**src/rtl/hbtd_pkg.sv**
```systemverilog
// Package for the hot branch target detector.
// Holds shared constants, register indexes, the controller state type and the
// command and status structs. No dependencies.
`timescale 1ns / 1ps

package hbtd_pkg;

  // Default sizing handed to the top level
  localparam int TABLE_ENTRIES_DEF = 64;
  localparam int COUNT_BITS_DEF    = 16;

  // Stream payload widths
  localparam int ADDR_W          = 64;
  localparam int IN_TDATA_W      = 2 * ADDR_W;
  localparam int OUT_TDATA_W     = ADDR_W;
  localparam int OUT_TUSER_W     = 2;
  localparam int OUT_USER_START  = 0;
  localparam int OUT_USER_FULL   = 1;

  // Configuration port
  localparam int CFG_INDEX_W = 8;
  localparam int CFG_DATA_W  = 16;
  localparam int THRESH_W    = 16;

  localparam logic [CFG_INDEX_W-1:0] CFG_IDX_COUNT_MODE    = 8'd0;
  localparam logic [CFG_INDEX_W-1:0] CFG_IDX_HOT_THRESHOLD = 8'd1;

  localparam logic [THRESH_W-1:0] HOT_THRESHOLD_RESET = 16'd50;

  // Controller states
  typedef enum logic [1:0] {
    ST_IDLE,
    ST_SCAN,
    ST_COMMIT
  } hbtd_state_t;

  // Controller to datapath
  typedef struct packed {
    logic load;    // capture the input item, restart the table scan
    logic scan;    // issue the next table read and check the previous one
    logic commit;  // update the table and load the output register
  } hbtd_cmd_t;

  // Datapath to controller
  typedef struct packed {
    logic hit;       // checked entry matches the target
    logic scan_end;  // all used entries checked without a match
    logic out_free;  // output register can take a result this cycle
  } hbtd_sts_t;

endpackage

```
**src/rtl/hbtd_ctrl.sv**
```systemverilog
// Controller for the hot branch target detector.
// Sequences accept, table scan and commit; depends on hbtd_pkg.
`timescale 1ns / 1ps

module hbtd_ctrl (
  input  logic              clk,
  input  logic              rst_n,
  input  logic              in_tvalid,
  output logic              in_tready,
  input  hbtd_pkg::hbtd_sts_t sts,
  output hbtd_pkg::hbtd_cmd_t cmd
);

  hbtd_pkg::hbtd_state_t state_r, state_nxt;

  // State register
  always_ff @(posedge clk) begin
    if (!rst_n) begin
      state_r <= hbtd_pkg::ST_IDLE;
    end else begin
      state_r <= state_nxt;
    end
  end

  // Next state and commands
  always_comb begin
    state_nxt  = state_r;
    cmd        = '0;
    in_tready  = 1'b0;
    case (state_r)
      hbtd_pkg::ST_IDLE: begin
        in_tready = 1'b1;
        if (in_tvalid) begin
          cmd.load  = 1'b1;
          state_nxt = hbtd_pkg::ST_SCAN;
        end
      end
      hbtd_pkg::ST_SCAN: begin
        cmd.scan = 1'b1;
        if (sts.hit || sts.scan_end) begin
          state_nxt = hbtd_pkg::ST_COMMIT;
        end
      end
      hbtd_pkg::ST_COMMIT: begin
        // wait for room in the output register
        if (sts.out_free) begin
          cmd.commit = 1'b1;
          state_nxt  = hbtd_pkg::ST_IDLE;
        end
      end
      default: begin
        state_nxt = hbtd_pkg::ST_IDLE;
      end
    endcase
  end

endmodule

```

==

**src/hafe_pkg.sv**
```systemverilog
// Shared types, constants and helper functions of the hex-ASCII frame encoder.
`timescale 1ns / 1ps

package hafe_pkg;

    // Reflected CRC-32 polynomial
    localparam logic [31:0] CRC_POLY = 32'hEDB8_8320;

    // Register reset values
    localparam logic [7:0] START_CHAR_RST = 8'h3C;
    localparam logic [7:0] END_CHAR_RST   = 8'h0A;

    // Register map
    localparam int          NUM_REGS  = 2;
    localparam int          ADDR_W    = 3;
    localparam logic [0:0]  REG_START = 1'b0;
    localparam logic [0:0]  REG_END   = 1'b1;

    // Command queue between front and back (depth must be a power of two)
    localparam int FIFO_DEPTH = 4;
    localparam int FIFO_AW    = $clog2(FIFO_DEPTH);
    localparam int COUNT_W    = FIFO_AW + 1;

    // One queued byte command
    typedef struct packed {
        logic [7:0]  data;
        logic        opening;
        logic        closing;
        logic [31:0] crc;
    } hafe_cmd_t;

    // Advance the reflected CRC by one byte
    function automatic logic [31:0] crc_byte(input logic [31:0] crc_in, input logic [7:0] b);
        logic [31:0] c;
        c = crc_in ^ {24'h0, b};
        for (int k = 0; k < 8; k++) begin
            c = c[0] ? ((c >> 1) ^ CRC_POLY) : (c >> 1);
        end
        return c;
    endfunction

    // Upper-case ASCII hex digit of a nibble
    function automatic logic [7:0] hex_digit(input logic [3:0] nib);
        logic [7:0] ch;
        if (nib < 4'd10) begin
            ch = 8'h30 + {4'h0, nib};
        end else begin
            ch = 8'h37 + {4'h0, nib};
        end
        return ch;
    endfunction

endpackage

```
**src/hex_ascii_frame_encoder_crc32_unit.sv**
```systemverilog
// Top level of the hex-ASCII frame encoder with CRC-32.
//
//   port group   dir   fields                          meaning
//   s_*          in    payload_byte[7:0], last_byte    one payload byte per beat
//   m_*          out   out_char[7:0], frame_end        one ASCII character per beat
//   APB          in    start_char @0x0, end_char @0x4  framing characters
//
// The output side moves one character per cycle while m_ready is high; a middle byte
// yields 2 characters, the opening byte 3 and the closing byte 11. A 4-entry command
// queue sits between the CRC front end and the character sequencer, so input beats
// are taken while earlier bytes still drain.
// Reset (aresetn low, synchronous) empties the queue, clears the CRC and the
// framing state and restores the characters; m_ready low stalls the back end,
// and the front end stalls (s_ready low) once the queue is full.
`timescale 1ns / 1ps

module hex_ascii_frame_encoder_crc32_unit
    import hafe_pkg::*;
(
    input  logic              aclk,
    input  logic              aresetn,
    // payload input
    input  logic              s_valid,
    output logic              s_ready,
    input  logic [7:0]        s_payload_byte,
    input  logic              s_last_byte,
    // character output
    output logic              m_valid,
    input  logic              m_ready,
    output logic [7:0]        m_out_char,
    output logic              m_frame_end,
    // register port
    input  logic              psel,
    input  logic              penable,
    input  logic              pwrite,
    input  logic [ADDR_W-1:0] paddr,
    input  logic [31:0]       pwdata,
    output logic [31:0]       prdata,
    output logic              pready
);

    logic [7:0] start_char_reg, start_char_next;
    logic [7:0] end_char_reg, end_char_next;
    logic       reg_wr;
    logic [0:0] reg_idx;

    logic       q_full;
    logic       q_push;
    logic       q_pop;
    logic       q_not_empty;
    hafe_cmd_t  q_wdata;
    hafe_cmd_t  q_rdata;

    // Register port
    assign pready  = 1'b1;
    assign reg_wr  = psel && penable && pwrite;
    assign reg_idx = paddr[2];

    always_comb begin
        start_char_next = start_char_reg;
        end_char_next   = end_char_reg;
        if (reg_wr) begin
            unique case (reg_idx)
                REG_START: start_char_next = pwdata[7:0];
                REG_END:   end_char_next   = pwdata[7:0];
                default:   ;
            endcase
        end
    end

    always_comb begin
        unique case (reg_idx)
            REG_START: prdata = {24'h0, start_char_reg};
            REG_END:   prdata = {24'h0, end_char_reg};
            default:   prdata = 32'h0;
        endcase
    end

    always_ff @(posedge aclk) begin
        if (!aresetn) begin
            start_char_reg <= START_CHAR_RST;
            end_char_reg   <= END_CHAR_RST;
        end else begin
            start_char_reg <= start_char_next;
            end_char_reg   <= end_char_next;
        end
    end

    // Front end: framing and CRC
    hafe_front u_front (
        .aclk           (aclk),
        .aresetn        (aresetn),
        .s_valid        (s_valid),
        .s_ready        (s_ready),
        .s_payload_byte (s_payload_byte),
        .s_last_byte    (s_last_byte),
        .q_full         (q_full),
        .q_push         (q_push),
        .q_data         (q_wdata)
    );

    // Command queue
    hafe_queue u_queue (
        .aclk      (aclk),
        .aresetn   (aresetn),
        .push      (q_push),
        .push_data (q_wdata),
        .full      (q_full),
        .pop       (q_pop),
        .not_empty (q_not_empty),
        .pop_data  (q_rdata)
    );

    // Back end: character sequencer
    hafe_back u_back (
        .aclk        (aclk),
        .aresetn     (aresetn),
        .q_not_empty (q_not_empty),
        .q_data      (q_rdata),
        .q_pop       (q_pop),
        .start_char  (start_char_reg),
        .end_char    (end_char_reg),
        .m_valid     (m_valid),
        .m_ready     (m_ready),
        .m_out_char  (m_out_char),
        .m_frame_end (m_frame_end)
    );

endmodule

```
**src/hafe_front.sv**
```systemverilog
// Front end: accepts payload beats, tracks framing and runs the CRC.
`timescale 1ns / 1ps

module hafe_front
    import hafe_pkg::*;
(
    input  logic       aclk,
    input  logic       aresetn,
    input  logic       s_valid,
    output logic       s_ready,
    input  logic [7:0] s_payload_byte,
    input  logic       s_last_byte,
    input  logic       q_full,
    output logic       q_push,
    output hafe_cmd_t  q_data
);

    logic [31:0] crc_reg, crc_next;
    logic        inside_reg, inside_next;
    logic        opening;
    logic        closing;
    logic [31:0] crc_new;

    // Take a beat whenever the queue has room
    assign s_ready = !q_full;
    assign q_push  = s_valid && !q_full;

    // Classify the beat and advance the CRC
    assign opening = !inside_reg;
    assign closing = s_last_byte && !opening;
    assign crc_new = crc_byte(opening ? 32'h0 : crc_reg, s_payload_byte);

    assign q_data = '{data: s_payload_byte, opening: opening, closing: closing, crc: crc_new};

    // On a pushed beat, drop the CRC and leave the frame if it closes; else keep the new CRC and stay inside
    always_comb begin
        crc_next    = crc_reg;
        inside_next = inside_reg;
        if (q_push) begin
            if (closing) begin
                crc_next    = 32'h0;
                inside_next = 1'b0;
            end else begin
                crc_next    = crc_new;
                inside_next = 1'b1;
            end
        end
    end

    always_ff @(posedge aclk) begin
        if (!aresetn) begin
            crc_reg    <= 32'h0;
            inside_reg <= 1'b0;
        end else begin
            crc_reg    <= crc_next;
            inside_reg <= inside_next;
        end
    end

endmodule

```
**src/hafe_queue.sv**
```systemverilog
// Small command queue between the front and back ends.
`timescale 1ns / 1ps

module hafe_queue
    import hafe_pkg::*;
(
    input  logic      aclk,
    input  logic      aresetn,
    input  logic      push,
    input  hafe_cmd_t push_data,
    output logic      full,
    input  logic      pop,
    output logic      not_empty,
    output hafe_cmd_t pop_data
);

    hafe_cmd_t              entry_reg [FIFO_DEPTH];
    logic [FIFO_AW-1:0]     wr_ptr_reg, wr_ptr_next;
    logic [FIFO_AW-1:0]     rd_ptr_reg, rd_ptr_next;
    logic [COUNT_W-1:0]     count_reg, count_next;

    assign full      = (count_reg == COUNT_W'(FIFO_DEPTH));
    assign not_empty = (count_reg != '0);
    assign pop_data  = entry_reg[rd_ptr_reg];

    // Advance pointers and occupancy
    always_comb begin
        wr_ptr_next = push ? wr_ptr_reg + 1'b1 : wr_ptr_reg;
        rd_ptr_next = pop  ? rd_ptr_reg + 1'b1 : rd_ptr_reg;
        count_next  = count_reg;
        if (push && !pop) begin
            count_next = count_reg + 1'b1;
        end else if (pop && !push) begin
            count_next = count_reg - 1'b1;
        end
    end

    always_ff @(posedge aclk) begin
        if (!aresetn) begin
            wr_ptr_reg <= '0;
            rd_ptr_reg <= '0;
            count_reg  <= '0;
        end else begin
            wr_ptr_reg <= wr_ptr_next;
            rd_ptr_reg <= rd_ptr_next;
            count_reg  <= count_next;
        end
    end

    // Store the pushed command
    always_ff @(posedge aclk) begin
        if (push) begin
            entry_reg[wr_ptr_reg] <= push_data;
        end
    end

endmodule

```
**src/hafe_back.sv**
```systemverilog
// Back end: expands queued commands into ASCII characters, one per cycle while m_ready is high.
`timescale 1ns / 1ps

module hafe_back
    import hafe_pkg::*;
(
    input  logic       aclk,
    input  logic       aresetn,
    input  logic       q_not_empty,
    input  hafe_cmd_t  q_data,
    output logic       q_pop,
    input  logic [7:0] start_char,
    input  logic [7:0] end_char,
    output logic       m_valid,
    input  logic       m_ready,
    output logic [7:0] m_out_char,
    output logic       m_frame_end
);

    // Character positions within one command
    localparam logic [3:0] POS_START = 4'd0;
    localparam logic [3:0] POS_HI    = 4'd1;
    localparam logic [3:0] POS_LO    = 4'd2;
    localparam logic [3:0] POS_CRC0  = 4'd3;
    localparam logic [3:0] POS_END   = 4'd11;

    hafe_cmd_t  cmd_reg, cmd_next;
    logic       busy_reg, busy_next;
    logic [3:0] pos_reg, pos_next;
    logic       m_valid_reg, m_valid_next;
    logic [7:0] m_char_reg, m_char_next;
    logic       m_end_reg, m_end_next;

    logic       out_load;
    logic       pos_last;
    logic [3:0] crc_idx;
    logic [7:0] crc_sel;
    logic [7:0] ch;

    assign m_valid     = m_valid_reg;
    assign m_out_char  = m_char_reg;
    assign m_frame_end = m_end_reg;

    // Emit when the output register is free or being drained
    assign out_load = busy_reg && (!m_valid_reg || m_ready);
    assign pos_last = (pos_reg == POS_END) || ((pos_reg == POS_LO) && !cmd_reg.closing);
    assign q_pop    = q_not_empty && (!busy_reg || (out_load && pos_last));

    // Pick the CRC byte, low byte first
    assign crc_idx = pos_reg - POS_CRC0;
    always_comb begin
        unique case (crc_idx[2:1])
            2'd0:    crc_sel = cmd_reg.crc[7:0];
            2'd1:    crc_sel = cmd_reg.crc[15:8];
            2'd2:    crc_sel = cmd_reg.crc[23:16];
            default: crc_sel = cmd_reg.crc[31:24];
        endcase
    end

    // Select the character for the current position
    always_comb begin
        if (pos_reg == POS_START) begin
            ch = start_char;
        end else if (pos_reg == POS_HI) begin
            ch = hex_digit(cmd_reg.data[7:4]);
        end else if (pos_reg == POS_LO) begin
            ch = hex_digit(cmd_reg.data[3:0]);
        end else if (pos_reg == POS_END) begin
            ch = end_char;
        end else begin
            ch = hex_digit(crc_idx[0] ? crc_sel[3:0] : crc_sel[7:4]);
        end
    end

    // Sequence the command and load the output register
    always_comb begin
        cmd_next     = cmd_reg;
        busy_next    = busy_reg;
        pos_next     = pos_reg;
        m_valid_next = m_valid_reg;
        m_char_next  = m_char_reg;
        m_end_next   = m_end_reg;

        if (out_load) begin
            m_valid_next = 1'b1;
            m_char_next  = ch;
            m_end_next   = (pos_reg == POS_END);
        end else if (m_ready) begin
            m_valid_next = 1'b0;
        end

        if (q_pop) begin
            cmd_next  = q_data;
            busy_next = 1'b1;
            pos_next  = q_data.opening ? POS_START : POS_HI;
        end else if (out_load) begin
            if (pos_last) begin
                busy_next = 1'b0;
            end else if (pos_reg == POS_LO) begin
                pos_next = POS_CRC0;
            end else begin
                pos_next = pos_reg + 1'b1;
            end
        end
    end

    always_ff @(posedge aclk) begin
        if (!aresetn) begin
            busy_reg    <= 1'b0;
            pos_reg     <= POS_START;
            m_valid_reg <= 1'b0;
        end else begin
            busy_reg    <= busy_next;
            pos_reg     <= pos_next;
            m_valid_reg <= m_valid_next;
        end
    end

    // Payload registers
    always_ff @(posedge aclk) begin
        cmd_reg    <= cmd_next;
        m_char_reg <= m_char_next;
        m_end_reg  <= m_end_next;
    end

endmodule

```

Task objective>
The word to find is "automatic". Copy every line of the records that holds it.

Result of this task>
    function automatic logic [31:0] crc_byte(input logic [31:0] crc_in, input logic [7:0] b);
    function automatic logic [7:0] hex_digit(input logic [3:0] nib);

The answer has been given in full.